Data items
BEGIN
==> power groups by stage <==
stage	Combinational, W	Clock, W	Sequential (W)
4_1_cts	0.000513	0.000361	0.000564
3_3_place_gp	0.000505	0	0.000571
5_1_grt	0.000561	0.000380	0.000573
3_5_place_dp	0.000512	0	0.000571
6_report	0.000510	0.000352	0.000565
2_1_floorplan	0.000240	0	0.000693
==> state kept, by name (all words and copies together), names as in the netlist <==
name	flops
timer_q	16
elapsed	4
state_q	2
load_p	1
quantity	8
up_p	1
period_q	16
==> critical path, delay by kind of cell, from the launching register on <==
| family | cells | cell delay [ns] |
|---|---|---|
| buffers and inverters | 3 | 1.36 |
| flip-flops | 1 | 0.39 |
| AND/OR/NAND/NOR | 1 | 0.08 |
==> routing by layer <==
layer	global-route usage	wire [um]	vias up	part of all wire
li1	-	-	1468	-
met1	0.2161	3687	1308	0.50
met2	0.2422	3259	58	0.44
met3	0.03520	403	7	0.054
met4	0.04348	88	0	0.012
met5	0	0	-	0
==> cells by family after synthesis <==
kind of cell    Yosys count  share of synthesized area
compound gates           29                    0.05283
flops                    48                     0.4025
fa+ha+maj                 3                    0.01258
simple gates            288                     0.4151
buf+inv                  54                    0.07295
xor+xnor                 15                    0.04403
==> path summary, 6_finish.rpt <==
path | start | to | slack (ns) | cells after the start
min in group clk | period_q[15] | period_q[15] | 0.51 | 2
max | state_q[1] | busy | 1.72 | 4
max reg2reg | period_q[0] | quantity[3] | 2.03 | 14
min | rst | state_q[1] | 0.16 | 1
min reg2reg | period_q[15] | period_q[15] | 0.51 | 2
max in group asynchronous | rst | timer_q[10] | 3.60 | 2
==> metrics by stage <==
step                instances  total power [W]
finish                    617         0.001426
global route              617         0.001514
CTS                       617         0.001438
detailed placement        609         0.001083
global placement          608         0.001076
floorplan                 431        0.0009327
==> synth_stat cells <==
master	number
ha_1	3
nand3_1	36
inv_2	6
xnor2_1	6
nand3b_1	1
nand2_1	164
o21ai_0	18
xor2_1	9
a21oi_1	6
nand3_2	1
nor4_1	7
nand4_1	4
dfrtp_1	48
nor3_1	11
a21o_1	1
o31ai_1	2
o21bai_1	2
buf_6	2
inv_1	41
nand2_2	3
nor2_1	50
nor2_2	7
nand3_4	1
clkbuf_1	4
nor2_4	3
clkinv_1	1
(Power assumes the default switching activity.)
END
BEGIN
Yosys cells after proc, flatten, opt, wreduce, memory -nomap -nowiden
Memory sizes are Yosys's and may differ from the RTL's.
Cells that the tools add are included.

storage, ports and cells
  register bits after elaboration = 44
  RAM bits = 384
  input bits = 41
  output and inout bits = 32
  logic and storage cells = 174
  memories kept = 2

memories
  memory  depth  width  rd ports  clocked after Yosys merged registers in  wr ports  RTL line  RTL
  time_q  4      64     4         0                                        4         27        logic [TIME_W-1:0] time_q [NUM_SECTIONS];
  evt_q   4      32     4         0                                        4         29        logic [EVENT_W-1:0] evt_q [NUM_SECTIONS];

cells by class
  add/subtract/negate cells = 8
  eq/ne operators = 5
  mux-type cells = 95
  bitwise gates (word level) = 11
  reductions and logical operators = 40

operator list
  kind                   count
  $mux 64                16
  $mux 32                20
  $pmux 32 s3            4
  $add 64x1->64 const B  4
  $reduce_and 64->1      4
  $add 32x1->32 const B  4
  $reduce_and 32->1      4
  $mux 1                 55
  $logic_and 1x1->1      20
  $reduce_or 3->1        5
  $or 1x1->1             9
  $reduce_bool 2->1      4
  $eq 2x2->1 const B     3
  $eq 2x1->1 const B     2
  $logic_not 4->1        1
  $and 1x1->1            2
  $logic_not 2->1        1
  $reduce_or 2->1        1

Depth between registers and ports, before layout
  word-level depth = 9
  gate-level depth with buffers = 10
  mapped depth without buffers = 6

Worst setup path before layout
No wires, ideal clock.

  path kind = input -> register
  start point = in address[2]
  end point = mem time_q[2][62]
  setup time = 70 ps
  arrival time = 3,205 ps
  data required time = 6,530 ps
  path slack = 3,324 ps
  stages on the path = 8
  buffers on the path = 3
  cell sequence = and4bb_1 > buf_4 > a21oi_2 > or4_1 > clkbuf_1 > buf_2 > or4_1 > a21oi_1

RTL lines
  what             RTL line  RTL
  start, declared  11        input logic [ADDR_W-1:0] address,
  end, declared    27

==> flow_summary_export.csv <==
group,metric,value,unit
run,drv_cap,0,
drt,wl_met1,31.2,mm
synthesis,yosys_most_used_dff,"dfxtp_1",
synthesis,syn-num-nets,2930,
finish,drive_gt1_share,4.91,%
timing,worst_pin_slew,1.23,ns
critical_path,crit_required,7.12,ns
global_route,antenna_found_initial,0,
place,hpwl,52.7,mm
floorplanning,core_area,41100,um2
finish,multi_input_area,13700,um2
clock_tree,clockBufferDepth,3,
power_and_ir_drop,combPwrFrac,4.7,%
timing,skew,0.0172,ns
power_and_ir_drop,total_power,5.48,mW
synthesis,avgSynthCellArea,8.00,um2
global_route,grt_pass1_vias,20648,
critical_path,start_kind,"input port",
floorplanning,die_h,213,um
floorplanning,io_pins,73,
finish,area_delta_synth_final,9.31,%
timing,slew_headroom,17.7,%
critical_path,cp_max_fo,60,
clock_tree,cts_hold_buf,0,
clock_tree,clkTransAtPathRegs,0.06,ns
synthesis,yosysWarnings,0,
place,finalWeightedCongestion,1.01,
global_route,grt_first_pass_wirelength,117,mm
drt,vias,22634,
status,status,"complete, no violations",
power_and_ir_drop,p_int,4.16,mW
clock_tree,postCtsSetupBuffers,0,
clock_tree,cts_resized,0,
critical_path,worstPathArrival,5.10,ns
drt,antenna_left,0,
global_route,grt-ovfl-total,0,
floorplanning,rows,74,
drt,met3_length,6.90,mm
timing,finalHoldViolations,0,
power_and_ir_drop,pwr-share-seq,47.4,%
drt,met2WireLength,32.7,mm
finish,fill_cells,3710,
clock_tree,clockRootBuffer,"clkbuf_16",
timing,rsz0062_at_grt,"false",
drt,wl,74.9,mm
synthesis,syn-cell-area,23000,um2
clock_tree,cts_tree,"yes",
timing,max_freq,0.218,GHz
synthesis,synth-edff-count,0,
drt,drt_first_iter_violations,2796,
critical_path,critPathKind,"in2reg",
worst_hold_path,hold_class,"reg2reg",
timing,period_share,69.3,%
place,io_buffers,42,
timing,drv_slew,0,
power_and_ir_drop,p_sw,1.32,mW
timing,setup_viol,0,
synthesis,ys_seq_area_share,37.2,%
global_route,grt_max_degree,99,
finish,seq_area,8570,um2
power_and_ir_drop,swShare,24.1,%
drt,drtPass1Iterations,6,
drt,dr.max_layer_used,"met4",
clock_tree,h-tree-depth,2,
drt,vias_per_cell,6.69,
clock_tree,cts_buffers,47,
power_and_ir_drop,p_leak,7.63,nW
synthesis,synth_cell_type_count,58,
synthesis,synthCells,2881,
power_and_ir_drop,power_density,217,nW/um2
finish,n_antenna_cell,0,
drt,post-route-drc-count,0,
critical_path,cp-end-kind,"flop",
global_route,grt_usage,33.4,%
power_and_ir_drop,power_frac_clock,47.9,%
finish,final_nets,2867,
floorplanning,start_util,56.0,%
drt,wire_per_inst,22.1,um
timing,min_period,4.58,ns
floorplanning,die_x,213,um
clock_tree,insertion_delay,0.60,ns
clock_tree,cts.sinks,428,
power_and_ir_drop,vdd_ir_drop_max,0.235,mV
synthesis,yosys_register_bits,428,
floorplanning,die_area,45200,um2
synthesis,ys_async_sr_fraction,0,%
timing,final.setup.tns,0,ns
END
> [Exercise objective]
After reading the entries above, state the number of lines that contain the word "gates", adding nothing else.

> [Answer to this problem]
3